R: Cleaning up a wide and untidy dataframe - r

I have a data frame that looks like:
d<-data.frame(id=(1:9),
grp_id=(c(rep(1,3), rep(2,3), rep(3,3))),
a=rep(NA, 9),
b=c("No", rep(NA, 3), "Yes", rep(NA, 4)),
c=c(rep(NA,2), "No", rep(NA,6)),
d=c(rep(NA,3), "Yes", rep(NA,2), "No", rep(NA,2)),
e=c(rep(NA, 7), "No", NA),
f=c(NA, "No", rep(NA,3), "No", rep(NA,2), "No"))
>d
id grp_id a b c d e f
1 1 1 NA No <NA> <NA> <NA> <NA>
2 2 1 NA <NA> <NA> <NA> <NA> No
3 3 1 NA <NA> No <NA> <NA> <NA>
4 4 2 NA <NA> <NA> Yes <NA> <NA>
5 5 2 NA Yes <NA> <NA> <NA> <NA>
6 6 2 NA <NA> <NA> <NA> <NA> No
7 7 3 NA <NA> <NA> No <NA> <NA>
8 8 3 NA <NA> <NA> <NA> No <NA>
9 9 3 NA <NA> <NA> <NA> <NA> No
Within each group (grp_id) there is only 1 "Yes" or "No" value associated with each of the columns a:f.
I'd like to create a single row for each grp_id to get a data frame that looks like the following:
grp_id a b c d e f
1 NA No No <NA> <NA> No
2 NA Yes <NA> Yes <NA> No
3 NA <NA> <NA> No No No
I recognize that the tidyr package is probably the best tool and the 1st steps are likely to be
d %>%
group_by(grp_id) %>%
summarise()
I would appreciate help with the commands within summarise, or any solution really. Thanks.

We can use summarise_at and subset the first non-NA element
library(dplyr)
d %>%
group_by(grp_id) %>%
summarise_at(2:7, funs(.[!is.na(.)][1]))
# A tibble: 3 x 7
# grp_id a b c d e f
# <dbl> <lgl> <fctr> <fctr> <fctr> <fctr> <fctr>
#1 1 NA No No <NA> <NA> No
#2 2 NA Yes <NA> Yes <NA> No
#3 3 NA <NA> <NA> No No No
In the example dataset, columns 'a' to 'f' are all factors with some having only 'No' levels. If it needs to be standardized with all the columns having the same levels, then we may need to call the factor with levels specified as c('Yes', 'No') in the summarise_at i.e. summarise_at(2:7, funs(factor(.[!is.na(.)][1], levels = c('Yes', 'No'))))

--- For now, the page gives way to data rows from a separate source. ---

<file path="src/smtls_pkg.sv">
// Package of constants and types for the servo mode and torque limit block
package smtls_pkg;
    // Clock and the millisecond time base
    localparam int CLK_PERIOD_NS = 10;
    localparam int MS_NS = 1000000;
    localparam int MS_CYCLES = MS_NS / CLK_PERIOD_NS;

    // Parameter indices on the parameter port
    localparam logic [3:0] IDX_OPERATION_MODE = 4'h0;
    localparam logic [3:0] IDX_TL2_SWITCH = 4'h1;
    localparam logic [3:0] IDX_FE_FILTER = 4'h2;
    localparam logic [3:0] IDX_INPOS_FILTER = 4'h3;
    localparam logic [3:0] IDX_SPEED_FILTER = 4'h4;
    localparam logic [3:0] IDX_FUNCTION_F = 4'h5;
    localparam logic [3:0] IDX_SMOOTHING = 4'h6;
    localparam logic [3:0] IDX_FWD_TL2 = 4'h7;
    localparam logic [3:0] IDX_REV_TL2 = 4'h8;
    localparam logic [3:0] IDX_DIRECTION = 4'h9;
    localparam logic [3:0] IDX_FE_LEVEL = 4'hA;
    localparam logic [3:0] IDX_INPOS_RANGE = 4'hB;
    localparam logic [3:0] IDX_SPEED_RANGE = 4'hC;

    // Field positions, fields four bits wide unless a single bit or the 16-bit smoothing time constant
    localparam int CTRL_MODE_LSB = 0;
    localparam int OP_MODE_LSB = 4;
    localparam int CLOSED_LOOP_LSB = 16;
    localparam int TL2_SEL_LSB = 0;
    localparam int MAX_TL1_SEL_LSB = 4;
    localparam int SMOOTH_TC_LSB = 0;
    localparam int SMOOTH_EN_BIT = 16;
    localparam int TRAVEL_DIR_BIT = 0;
    localparam int POL_REFLECT_BIT = 1;
    localparam int CW_FWD_LIMIT2_BIT = 11;
    localparam int CW_REV_LIMIT2_BIT = 12;
    localparam int SW_TARGET_BIT = 10;
    localparam int SW_FOLLOW_ERR_BIT = 13;

    // Field values
    localparam logic [3:0] CTRL_STANDARD = 4'h0;
    localparam logic [3:0] CTRL_POINT_TABLE = 4'h6;
    localparam logic [3:0] OP_STANDARD = 4'h0;
    localparam logic [3:0] OP_LINEAR = 4'h4;
    localparam logic [3:0] OP_DIRECT_DRIVE = 4'h6;
    localparam logic [3:0] FIELD_ON = 4'h1;

    // Reset values
    localparam logic [31:0] RST_OPERATION_MODE = 32'h00003000;
    localparam logic [31:0] RST_TL2_SWITCH = 32'h00000000;
    localparam logic [15:0] RST_FILTER_TIME = 16'h0000;
    localparam logic [31:0] RST_FUNCTION_F = 32'h00000010;
    localparam logic [31:0] RST_SMOOTHING = 32'h00000000;
    localparam logic [15:0] RST_TORQUE_LIMIT2 = 16'h2710;
    localparam logic [31:0] RST_DIRECTION = 32'h00000000;
    localparam logic [31:0] RST_FE_LEVEL = 32'h0FFFFFFF;
    localparam logic [31:0] RST_RANGE = 32'h00000000;

    // Limits and special values
    localparam logic [15:0] SMOOTH_TC_MAX = 16'h03E8;
    localparam logic [15:0] TORQUE_LIMIT_MAX = 16'h2710;
    localparam logic [31:0] FE_LEVEL_DISABLE = 32'h0FFFFFFF;
    localparam logic [31:0] INPOS_ALWAYS_ON = 32'hFFFFFFFF;

    // Operation modes commanded by the controller
    typedef enum logic [3:0] {
        MODE_CSP, MODE_CSV, MODE_CST, MODE_PP, MODE_PV,
        MODE_TQ, MODE_HM, MODE_PT, MODE_JG
    } smtls_mode_e;
endpackage : smtls_pkg

</file>
<file path="src/smtls_timer_if.sv">
// Interface between the block and one of its filter timers
`timescale 1ns/1ps
interface smtls_timer_if;
    logic tick;
    logic cond;
    logic [15:0] limit_ms;
    logic status;

    modport ctrl (output tick, output cond, output limit_ms, input status);
    modport timer (input tick, input cond, input limit_ms, output status);
endinterface : smtls_timer_if

</file>
<file path="src/smtls_filter_timer.sv">
// Millisecond filter timer that qualifies one status condition
`timescale 1ns/1ps
module smtls_filter_timer (
    input wire logic clock,
    input wire logic reset,
    smtls_timer_if.timer bus
);
    typedef struct packed {
        logic [15:0] count;
        logic done;
    } smtls_timer_s;

    smtls_timer_s st_ff;
    smtls_timer_s nxt_st;

    // Count held time in ms, restart when the condition drops
    always_comb begin
        nxt_st = st_ff;
        if (!bus.cond) begin
            nxt_st.count = 16'h0000; // see (RQ18)
            nxt_st.done = 1'b0;
        end else begin
            nxt_st.done = (st_ff.count >= bus.limit_ms);
            if (bus.tick && st_ff.count != 16'hFFFF) begin
                nxt_st.count = st_ff.count + 16'h0001;
            end
        end
    end

    // State register
    always_ff @(posedge clock) begin
        if (reset) begin
            st_ff <= '0;
        end else begin
            st_ff <= nxt_st;
        end
    end

    // Status drops in the same cycle as the condition
    assign bus.status = st_ff.done & bus.cond; // see (RQ18)
endmodule : smtls_filter_timer

</file>
<file path="src/smtls_servo_ctrl.sv">
// Mode check, torque limit selection and status filtering for one axis
// Operation
// (RQ1) Control mode only 0 or 6, else alarm
// (RQ2) Operation mode 0, 4, 6; resets 0
// (RQ3) Closed loop select 0 semi, 1 full
// (RQ4) Full closed loop with linear motor alarms
// (RQ5) Smoothing 0 to 100 ms, only when enabled
// (RQ6) Limit-2 select enables command bits 11, 12
// (RQ7) Use limit 2 while selected and requested
// (RQ8) Forward limit 2 clamped to motor maximum
// (RQ9) Reverse limit 2 clamped to motor maximum
// (RQ10) Direction settings swap positive, negative limits
// (RQ11) Status bit 13 after filtered droop excess
// (RQ12) All-ones level disables following error; the code disables it at level 0FFFFFFF
// (RQ13) Following error only in csp, pp, pt, jog
// (RQ14) Status bit 10 after filtered in-position
// (RQ15) Maximum in-position range forces bit 10
// (RQ16) Profile velocity: bit 10 on speed reached
// (RQ17) Maximum torque limit 1 select, reset on
// (RQ18) Timers restart, status clears when condition drops
// (RQ19) Mode write checked, alarm held until reset
`timescale 1ns/1ps
module smtls_servo_ctrl #(
    parameter int MS_CYCLES = smtls_pkg::MS_CYCLES
) (
    input wire logic clock,
    input wire logic reset,
    input wire logic param_wr_en,
    input wire logic param_rd_en,
    input wire logic [3:0] param_index,
    input wire logic [31:0] param_wdata,
    output logic [31:0] param_rdata,
    output logic param_rvalid,
    input wire smtls_pkg::smtls_mode_e op_mode,
    input wire logic [15:0] control_word,
    input wire logic [15:0] primary_fwd_limit,
    input wire logic [15:0] primary_rev_limit,
    input wire logic [15:0] max_torque_limit1,
    input wire logic [15:0] motor_max_torque,
    input wire logic [31:0] droop_count,
    input wire logic [31:0] position_error,
    input wire logic [31:0] speed_error,
    output logic [15:0] status_word,
    output logic [15:0] positive_torque_limit,
    output logic [15:0] negative_torque_limit,
    output logic [15:0] smoothing_time_constant,
    output logic parameter_error_alarm
);
    typedef struct packed {
        logic [31:0] operation_mode_config;
        logic [31:0] torque_limit2_switch_config;
        logic [15:0] following_error_filter_time;
        logic [15:0] in_position_filter_time;
        logic [15:0] speed_reached_filter_time;
        logic [31:0] function_select_f;
        logic [31:0] smoothing_config;
        logic [15:0] forward_torque_limit_two;
        logic [15:0] reverse_torque_limit_two;
        logic [31:0] direction_config;
        logic [31:0] following_error_level;
        logic [31:0] in_position_range;
        logic [31:0] speed_reached_range;
        logic alarm;
        logic [31:0] div_count;
        logic tick;
        logic [15:0] pos_limit;
        logic [15:0] neg_limit;
        logic [15:0] status;
        logic [15:0] smooth_tc;
        logic [31:0] rdata;
        logic rvalid;
    } smtls_state_s;

    smtls_state_s st_ff;
    smtls_state_s nxt_st;

    // Magnitude of a two's complement value
    function automatic logic [31:0] smtls_mag(input logic [31:0] v);
        smtls_mag = v[31] ? (~v + 32'h00000001) : v;
    endfunction : smtls_mag

    // Smaller of two limits
    function automatic logic [15:0] smtls_min(input logic [15:0] a,
                                              input logic [15:0] b);
        smtls_min = (a < b) ? a : b;
    endfunction : smtls_min

    // Mode value legality of a whole operation mode word
    function automatic logic smtls_mode_ok(input logic [31:0] v);
        logic [3:0] ctrl;
        logic [3:0] op;
        logic [3:0] loop;
        ctrl = v[smtls_pkg::CTRL_MODE_LSB +: 4];
        op = v[smtls_pkg::OP_MODE_LSB +: 4];
        loop = v[smtls_pkg::CLOSED_LOOP_LSB +: 4]; // see (RQ3)
        smtls_mode_ok = (ctrl == smtls_pkg::CTRL_STANDARD ||
                         ctrl == smtls_pkg::CTRL_POINT_TABLE) &&
                        !(loop == smtls_pkg::FIELD_ON &&
                          op == smtls_pkg::OP_LINEAR);
    endfunction : smtls_mode_ok

    // Stored word for a parameter index
    function automatic logic [31:0] smtls_read(input smtls_state_s s,
                                               input logic [3:0] idx);
        smtls_read = 32'h00000000;
        if (idx == smtls_pkg::IDX_OPERATION_MODE) begin
            smtls_read = s.operation_mode_config;
        end else if (idx == smtls_pkg::IDX_TL2_SWITCH) begin
            smtls_read = s.torque_limit2_switch_config;
        end else if (idx == smtls_pkg::IDX_FE_FILTER) begin
            smtls_read = {16'h0000, s.following_error_filter_time};
        end else if (idx == smtls_pkg::IDX_INPOS_FILTER) begin
            smtls_read = {16'h0000, s.in_position_filter_time};
        end else if (idx == smtls_pkg::IDX_SPEED_FILTER) begin
            smtls_read = {16'h0000, s.speed_reached_filter_time};
        end else if (idx == smtls_pkg::IDX_FUNCTION_F) begin
            smtls_read = s.function_select_f;
        end else if (idx == smtls_pkg::IDX_SMOOTHING) begin
            smtls_read = s.smoothing_config;
        end else if (idx == smtls_pkg::IDX_FWD_TL2) begin
            smtls_read = {16'h0000, s.forward_torque_limit_two};
        end else if (idx == smtls_pkg::IDX_REV_TL2) begin
            smtls_read = {16'h0000, s.reverse_torque_limit_two};
        end else if (idx == smtls_pkg::IDX_DIRECTION) begin
            smtls_read = s.direction_config;
        end else if (idx == smtls_pkg::IDX_FE_LEVEL) begin
            smtls_read = s.following_error_level;
        end else if (idx == smtls_pkg::IDX_INPOS_RANGE) begin
            smtls_read = s.in_position_range;
        end else if (idx == smtls_pkg::IDX_SPEED_RANGE) begin
            smtls_read = s.speed_reached_range;
        end
    endfunction : smtls_read

    localparam logic [31:0] MS_LAST = 32'(MS_CYCLES - 1);

    // Filter timer links: 0 following error, 1 in-position, 2 speed
    smtls_timer_if tif[3] ();
    logic cond_w [3];
    logic [15:0] limit_w [3];
    logic stat_w [3];

    genvar gi;
    generate
        for (gi = 0; gi < 3; gi++) begin : g_timer
            assign tif[gi].tick = st_ff.tick;
            assign tif[gi].cond = cond_w[gi];
            assign tif[gi].limit_ms = limit_w[gi];
            assign stat_w[gi] = tif[gi].status;
            smtls_filter_timer u_timer (
                .clock(clock),
                .reset(reset),
                .bus(tif[gi].timer)
            );
        end
    endgenerate

    // Mode groups and monitored conditions
    logic fe_mode;
    logic inpos_mode;
    logic pv_mode;
    always_comb begin
        fe_mode = (op_mode == smtls_pkg::MODE_CSP) ||
                  (op_mode == smtls_pkg::MODE_PP) ||
                  (op_mode == smtls_pkg::MODE_PT) ||
                  (op_mode == smtls_pkg::MODE_JG); // see (RQ13)
        inpos_mode = (op_mode == smtls_pkg::MODE_PP) ||
                     (op_mode == smtls_pkg::MODE_PT) ||
                     (op_mode == smtls_pkg::MODE_JG); // see (RQ14)
        pv_mode = (op_mode == smtls_pkg::MODE_PV); // see (RQ16)
        cond_w[0] = fe_mode &&
                    (st_ff.following_error_level !=
                     smtls_pkg::FE_LEVEL_DISABLE) && // see (RQ12)
                    (smtls_mag(droop_count) >=
                     st_ff.following_error_level); // see (RQ11)
        cond_w[1] = inpos_mode &&
                    (smtls_mag(position_error) <=
                     st_ff.in_position_range); // see (RQ14)
        cond_w[2] = pv_mode &&
                    (smtls_mag(speed_error) <=
                     st_ff.speed_reached_range); // see (RQ16)
        limit_w[0] = st_ff.following_error_filter_time;
        limit_w[1] = st_ff.in_position_filter_time;
        limit_w[2] = st_ff.speed_reached_filter_time;
    end

    // Next state: parameter writes, checks, limits and status
    logic fwd_sel;
    logic rev_sel;
    logic swap;
    logic [15:0] fwd_lim;
    logic [15:0] rev_lim;
    logic target_bit;
    always_comb begin
        nxt_st = st_ff;
        // Millisecond enable from the clock divider
        nxt_st.tick = (st_ff.div_count == MS_LAST);
        nxt_st.div_count = nxt_st.tick ? 32'h00000000
                                       : st_ff.div_count + 32'h00000001;
        // Parameter writes
        if (param_wr_en) begin
            if (param_index == smtls_pkg::IDX_OPERATION_MODE) begin
                nxt_st.operation_mode_config = param_wdata; // see (RQ2)
                if (!smtls_mode_ok(param_wdata)) begin
                    nxt_st.alarm = 1'b1; // see (RQ1) see (RQ4) see (RQ19)
                end
            end else if (param_index == smtls_pkg::IDX_TL2_SWITCH) begin
                nxt_st.torque_limit2_switch_config = param_wdata;
            end else if (param_index == smtls_pkg::IDX_FE_FILTER) begin
                nxt_st.following_error_filter_time = param_wdata[15:0];
            end else if (param_index == smtls_pkg::IDX_INPOS_FILTER) begin
                nxt_st.in_position_filter_time = param_wdata[15:0];
            end else if (param_index == smtls_pkg::IDX_SPEED_FILTER) begin
                nxt_st.speed_reached_filter_time = param_wdata[15:0];
            end else if (param_index == smtls_pkg::IDX_FUNCTION_F) begin
                nxt_st.function_select_f = param_wdata; // see (RQ17)
            end else if (param_index == smtls_pkg::IDX_SMOOTHING) begin
                nxt_st.smoothing_config = param_wdata;
            end else if (param_index == smtls_pkg::IDX_FWD_TL2) begin
                nxt_st.forward_torque_limit_two = smtls_min(
                    param_wdata[15:0], smtls_pkg::TORQUE_LIMIT_MAX);
            end else if (param_index == smtls_pkg::IDX_REV_TL2) begin
                nxt_st.reverse_torque_limit_two = smtls_min(
                    param_wdata[15:0], smtls_pkg::TORQUE_LIMIT_MAX);
            end else if (param_index == smtls_pkg::IDX_DIRECTION) begin
                nxt_st.direction_config = param_wdata;
            end else if (param_index == smtls_pkg::IDX_FE_LEVEL) begin
                nxt_st.following_error_level = param_wdata;
            end else if (param_index == smtls_pkg::IDX_INPOS_RANGE) begin
                nxt_st.in_position_range = param_wdata;
            end else if (param_index == smtls_pkg::IDX_SPEED_RANGE) begin
                nxt_st.speed_reached_range = param_wdata;
            end
        end
        // Parameter read answer
        nxt_st.rvalid = param_rd_en;
        if (param_rd_en) begin
            nxt_st.rdata = smtls_read(st_ff, param_index);
        end
        // Torque limit 2 selection by command word bits
        fwd_sel = (st_ff.torque_limit2_switch_config[
                       smtls_pkg::TL2_SEL_LSB +: 4] == smtls_pkg::FIELD_ON) &&
                  control_word[smtls_pkg::CW_FWD_LIMIT2_BIT]; // see (RQ6)
        rev_sel = (st_ff.torque_limit2_switch_config[
                       smtls_pkg::TL2_SEL_LSB +: 4] == smtls_pkg::FIELD_ON) &&
                  control_word[smtls_pkg::CW_REV_LIMIT2_BIT]; // see (RQ6)
        fwd_lim = fwd_sel ? st_ff.forward_torque_limit_two
                          : primary_fwd_limit; // see (RQ7)
        rev_lim = rev_sel ? st_ff.reverse_torque_limit_two
                          : primary_rev_limit; // see (RQ7)
        // Clamp to the motor maximum, zero gives no torque
        fwd_lim = smtls_min(fwd_lim, motor_max_torque); // see (RQ8)
        rev_lim = smtls_min(rev_lim, motor_max_torque); // see (RQ9)
        if (st_ff.function_select_f[smtls_pkg::MAX_TL1_SEL_LSB +: 4] ==
            smtls_pkg::FIELD_ON) begin
            fwd_lim = smtls_min(fwd_lim, max_torque_limit1); // see (RQ17)
            rev_lim = smtls_min(rev_lim, max_torque_limit1); // see (RQ17)
        end
        // Direction settings swap the limit objects
        swap = st_ff.direction_config[smtls_pkg::TRAVEL_DIR_BIT] ^
               st_ff.direction_config[smtls_pkg::POL_REFLECT_BIT];
        nxt_st.pos_limit = swap ? rev_lim : fwd_lim; // see (RQ10)
        nxt_st.neg_limit = swap ? fwd_lim : rev_lim; // see (RQ10)
        // Smoothing time constant, clamped and gated by enable
        nxt_st.smooth_tc = st_ff.smoothing_config[smtls_pkg::SMOOTH_EN_BIT]
            ? smtls_min(st_ff.smoothing_config[smtls_pkg::SMOOTH_TC_LSB +: 16],
                        smtls_pkg::SMOOTH_TC_MAX)
            : 16'h0000; // see (RQ5)
        // Status word bits
        target_bit = pv_mode ? stat_w[2] // see (RQ16)
            : (inpos_mode &&
               st_ff.in_position_range == smtls_pkg::INPOS_ALWAYS_ON)
              || stat_w[1]; // see (RQ14) see (RQ15)
        nxt_st.status = 16'h0000;
        nxt_st.status[smtls_pkg::SW_TARGET_BIT] = target_bit;
        nxt_st.status[smtls_pkg::SW_FOLLOW_ERR_BIT] = stat_w[0]; // see (RQ11)
    end

    // State register with its reset values
    always_ff @(posedge clock) begin
        if (reset) begin
            st_ff <= '0;
            st_ff.operation_mode_config <= smtls_pkg::RST_OPERATION_MODE;
            st_ff.torque_limit2_switch_config <= smtls_pkg::RST_TL2_SWITCH;
            st_ff.following_error_filter_time <= smtls_pkg::RST_FILTER_TIME;
            st_ff.in_position_filter_time <= smtls_pkg::RST_FILTER_TIME;
            st_ff.speed_reached_filter_time <= smtls_pkg::RST_FILTER_TIME;
            st_ff.function_select_f <= smtls_pkg::RST_FUNCTION_F;
            st_ff.smoothing_config <= smtls_pkg::RST_SMOOTHING;
            st_ff.forward_torque_limit_two <= smtls_pkg::RST_TORQUE_LIMIT2;
            st_ff.reverse_torque_limit_two <= smtls_pkg::RST_TORQUE_LIMIT2;
            st_ff.direction_config <= smtls_pkg::RST_DIRECTION;
            st_ff.following_error_level <= smtls_pkg::RST_FE_LEVEL;
            st_ff.in_position_range <= smtls_pkg::RST_RANGE;
            st_ff.speed_reached_range <= smtls_pkg::RST_RANGE;
        end else begin
            st_ff <= nxt_st;
        end
    end

    // Outputs straight from the state register
    assign param_rdata = st_ff.rdata;
    assign param_rvalid = st_ff.rvalid;
    assign status_word = st_ff.status;
    assign positive_torque_limit = st_ff.pos_limit;
    assign negative_torque_limit = st_ff.neg_limit;
    assign smoothing_time_constant = st_ff.smooth_tc;
    assign parameter_error_alarm = st_ff.alarm;
endmodule : smtls_servo_ctrl

</file>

We can use aggregate. No packages are used.
YN <- function(x) c(na.omit(as.character(x)), NA)[1]
aggregate(d[3:8], d["grp_id"], YN)
giving:
## grp_id a b c d e f
## 1 1 <NA> No No <NA> <NA> No
## 2 2 <NA> Yes <NA> Yes <NA> No
## 3 3 <NA> <NA> <NA> No No No
The above gives character columns. If you prefer factor columns then use this:
YNfac <- function(x) factor(YN(x), c("No", "Yes"))
aggregate(d[3:8], d["grp_id"], YNfac)
Note: Other alternate implementations of YN are:
YN <- function(x) sort(as.character(x), na.last = TRUE)[1]
YN <- function(x) if (all(is.na(x))) NA_character_ else na.omit(as.character(x))[1]
library(zoo)
YN <- function(x) na.locf0(as.character(x), fromLast = TRUE)[1]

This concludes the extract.